| Exercise |
Return only the lines of the listing below that run from the line with "sky130_fd_sc_hd__buf_2 150, sky130_fd_sc_hd__inv_1" through the line with "[run 2: final timing paths]", both ends included, exactly as written.
◇ ◇ ◇ ◇ ◇ ◇ ◇
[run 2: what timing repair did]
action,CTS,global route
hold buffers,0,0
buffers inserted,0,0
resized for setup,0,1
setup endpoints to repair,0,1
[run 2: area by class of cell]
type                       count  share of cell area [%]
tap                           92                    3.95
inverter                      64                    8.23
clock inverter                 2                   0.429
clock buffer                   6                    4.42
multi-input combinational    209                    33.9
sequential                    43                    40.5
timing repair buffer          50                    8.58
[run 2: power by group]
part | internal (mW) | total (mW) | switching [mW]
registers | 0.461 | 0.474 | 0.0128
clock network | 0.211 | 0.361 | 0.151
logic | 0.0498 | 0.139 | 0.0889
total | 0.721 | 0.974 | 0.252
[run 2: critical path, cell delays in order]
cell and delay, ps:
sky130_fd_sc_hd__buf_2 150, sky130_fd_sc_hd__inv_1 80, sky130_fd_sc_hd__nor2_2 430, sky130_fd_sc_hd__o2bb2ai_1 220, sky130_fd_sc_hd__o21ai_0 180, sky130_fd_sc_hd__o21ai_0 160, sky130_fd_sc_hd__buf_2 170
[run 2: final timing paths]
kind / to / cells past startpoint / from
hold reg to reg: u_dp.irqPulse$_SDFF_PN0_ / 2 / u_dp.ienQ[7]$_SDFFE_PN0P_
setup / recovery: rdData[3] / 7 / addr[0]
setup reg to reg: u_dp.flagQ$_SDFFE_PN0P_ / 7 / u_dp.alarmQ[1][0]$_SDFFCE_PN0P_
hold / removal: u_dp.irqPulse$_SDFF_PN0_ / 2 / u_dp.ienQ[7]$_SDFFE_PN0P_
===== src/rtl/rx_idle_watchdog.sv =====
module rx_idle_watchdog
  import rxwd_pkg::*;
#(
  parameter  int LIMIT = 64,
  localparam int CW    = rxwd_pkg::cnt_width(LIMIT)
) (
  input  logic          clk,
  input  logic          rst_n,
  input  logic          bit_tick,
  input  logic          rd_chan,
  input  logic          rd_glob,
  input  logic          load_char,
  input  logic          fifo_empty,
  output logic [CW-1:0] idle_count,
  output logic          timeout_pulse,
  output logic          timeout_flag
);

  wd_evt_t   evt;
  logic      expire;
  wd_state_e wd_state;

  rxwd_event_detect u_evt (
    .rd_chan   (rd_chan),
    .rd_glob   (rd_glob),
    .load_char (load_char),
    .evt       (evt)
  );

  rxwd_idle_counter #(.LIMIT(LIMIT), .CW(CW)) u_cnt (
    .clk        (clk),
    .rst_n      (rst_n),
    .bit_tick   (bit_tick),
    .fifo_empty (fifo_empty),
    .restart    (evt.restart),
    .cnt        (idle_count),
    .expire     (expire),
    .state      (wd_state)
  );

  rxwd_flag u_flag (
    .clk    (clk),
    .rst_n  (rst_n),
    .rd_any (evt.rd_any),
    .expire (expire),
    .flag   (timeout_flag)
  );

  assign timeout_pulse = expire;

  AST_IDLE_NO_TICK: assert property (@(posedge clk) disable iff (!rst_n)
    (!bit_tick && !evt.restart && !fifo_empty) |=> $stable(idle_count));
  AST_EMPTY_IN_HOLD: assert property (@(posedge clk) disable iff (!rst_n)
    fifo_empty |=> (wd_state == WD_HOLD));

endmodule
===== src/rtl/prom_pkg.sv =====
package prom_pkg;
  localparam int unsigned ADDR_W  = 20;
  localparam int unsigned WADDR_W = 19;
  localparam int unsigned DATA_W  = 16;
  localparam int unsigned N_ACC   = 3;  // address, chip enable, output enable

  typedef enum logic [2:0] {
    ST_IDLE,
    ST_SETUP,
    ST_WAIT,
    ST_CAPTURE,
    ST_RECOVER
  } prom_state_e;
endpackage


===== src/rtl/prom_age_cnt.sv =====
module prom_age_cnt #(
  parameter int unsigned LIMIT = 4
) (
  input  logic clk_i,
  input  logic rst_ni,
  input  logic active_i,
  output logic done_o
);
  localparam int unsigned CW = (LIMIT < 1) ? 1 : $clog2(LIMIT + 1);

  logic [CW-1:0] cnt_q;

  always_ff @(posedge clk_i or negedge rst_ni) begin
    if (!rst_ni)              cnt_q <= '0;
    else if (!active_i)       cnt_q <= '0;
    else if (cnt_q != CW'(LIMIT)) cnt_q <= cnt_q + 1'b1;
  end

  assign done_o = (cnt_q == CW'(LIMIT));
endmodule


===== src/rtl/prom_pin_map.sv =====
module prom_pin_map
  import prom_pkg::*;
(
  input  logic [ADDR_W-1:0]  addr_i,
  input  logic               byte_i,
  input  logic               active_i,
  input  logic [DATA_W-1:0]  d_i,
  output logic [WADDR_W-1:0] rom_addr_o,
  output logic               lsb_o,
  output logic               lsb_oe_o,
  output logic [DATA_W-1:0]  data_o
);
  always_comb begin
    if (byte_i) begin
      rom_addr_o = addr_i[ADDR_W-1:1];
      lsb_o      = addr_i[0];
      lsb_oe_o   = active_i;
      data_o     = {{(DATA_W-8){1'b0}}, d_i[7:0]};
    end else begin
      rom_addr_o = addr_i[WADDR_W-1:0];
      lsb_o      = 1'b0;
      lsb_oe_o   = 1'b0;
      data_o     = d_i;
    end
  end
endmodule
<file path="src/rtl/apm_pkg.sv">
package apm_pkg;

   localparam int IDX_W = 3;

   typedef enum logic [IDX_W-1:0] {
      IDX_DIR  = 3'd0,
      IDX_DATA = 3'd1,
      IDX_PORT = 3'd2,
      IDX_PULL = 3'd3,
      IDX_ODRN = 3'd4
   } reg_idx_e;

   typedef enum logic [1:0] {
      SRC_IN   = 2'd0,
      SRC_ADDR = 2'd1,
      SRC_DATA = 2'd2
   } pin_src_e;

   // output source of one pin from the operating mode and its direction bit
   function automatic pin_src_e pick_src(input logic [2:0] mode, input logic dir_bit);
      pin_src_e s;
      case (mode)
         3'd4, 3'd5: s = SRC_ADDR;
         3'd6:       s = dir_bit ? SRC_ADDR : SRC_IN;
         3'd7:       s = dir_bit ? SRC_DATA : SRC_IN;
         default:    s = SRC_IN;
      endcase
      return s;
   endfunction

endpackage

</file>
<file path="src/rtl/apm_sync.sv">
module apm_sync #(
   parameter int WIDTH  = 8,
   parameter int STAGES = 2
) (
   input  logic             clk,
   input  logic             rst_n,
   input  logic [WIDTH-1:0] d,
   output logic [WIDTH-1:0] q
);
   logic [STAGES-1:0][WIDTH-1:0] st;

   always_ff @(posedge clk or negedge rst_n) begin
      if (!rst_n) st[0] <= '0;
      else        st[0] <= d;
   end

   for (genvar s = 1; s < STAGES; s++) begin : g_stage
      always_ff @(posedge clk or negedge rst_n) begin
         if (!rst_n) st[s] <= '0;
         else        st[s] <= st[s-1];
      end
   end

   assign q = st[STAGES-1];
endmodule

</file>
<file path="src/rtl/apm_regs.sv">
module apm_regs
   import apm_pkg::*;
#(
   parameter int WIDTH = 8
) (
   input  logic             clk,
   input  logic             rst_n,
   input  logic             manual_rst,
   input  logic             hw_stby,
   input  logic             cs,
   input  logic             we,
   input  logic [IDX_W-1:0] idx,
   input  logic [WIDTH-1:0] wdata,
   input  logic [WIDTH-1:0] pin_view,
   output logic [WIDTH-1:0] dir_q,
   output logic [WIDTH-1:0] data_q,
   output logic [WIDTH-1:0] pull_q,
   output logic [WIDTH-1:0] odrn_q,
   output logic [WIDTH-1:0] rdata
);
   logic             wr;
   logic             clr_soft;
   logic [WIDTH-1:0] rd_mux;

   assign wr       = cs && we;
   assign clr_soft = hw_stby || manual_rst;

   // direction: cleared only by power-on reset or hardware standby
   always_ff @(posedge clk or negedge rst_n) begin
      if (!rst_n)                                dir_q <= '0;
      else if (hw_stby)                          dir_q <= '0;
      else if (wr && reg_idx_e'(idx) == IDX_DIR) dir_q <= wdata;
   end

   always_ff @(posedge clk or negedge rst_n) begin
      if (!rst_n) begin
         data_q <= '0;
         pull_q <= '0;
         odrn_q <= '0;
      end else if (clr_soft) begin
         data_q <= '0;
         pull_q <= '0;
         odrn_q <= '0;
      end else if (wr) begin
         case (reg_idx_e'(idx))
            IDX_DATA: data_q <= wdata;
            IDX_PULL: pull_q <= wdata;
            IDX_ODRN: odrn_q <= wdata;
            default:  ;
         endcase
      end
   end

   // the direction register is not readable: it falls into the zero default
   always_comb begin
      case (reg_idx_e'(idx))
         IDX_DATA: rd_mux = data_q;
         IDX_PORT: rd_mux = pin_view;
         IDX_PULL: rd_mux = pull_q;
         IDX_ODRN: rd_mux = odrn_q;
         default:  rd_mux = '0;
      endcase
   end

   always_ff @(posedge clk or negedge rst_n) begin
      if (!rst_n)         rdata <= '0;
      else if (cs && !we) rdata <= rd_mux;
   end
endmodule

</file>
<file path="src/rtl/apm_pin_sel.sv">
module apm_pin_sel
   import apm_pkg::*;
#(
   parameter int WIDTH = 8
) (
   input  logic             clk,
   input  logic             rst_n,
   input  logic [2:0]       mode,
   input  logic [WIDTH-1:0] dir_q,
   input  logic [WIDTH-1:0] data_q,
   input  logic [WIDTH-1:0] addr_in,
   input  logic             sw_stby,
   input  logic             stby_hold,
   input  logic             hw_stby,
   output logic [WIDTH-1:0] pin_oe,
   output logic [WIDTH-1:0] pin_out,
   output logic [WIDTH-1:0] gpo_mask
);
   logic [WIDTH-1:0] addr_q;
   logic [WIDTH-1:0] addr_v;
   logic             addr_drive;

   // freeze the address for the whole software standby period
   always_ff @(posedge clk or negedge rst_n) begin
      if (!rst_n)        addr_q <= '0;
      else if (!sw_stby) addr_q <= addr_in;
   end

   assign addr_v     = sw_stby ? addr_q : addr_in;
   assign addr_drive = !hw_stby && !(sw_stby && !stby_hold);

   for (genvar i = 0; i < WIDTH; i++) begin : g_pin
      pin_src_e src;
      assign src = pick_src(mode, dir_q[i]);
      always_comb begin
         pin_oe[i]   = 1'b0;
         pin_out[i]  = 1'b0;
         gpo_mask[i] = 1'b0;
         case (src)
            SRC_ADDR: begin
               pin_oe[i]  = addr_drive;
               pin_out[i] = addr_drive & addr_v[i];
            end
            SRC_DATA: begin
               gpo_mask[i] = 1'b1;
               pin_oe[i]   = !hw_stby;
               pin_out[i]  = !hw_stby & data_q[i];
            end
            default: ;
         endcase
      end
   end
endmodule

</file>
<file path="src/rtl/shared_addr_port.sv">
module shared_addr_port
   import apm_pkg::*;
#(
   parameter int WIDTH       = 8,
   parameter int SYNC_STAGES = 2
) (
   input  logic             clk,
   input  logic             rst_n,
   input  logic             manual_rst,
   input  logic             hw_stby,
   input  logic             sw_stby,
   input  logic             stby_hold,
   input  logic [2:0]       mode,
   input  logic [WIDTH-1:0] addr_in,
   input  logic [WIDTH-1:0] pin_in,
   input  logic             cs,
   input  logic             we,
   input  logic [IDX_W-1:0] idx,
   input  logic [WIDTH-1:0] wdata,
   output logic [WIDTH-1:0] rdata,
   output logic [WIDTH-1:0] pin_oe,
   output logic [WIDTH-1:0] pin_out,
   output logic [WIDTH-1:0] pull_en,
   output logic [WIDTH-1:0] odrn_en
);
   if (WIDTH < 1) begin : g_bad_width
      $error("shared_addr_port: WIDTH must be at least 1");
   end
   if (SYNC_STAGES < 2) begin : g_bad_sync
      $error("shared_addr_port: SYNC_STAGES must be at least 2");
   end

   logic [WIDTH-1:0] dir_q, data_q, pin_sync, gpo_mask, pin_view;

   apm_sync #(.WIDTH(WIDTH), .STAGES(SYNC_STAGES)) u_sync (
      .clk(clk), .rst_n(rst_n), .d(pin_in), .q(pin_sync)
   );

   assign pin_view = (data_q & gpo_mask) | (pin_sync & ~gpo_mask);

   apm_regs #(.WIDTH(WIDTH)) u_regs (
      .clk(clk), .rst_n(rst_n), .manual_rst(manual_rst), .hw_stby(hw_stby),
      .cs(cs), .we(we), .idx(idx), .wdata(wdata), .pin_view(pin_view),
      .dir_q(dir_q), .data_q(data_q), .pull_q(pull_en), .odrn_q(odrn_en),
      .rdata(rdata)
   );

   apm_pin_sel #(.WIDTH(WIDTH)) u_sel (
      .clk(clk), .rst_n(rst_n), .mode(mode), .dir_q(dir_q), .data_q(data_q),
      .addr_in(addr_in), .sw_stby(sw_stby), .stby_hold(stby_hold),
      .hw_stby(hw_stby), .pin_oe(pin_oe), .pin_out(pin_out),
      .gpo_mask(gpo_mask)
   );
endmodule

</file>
◇ ◇ ◇ ◇ ◇ ◇ ◇
| Solved exercise |
sky130_fd_sc_hd__buf_2 150, sky130_fd_sc_hd__inv_1 80, sky130_fd_sc_hd__nor2_2 430, sky130_fd_sc_hd__o2bb2ai_1 220, sky130_fd_sc_hd__o21ai_0 180, sky130_fd_sc_hd__o21ai_0 160, sky130_fd_sc_hd__buf_2 170
[run 2: final timing paths]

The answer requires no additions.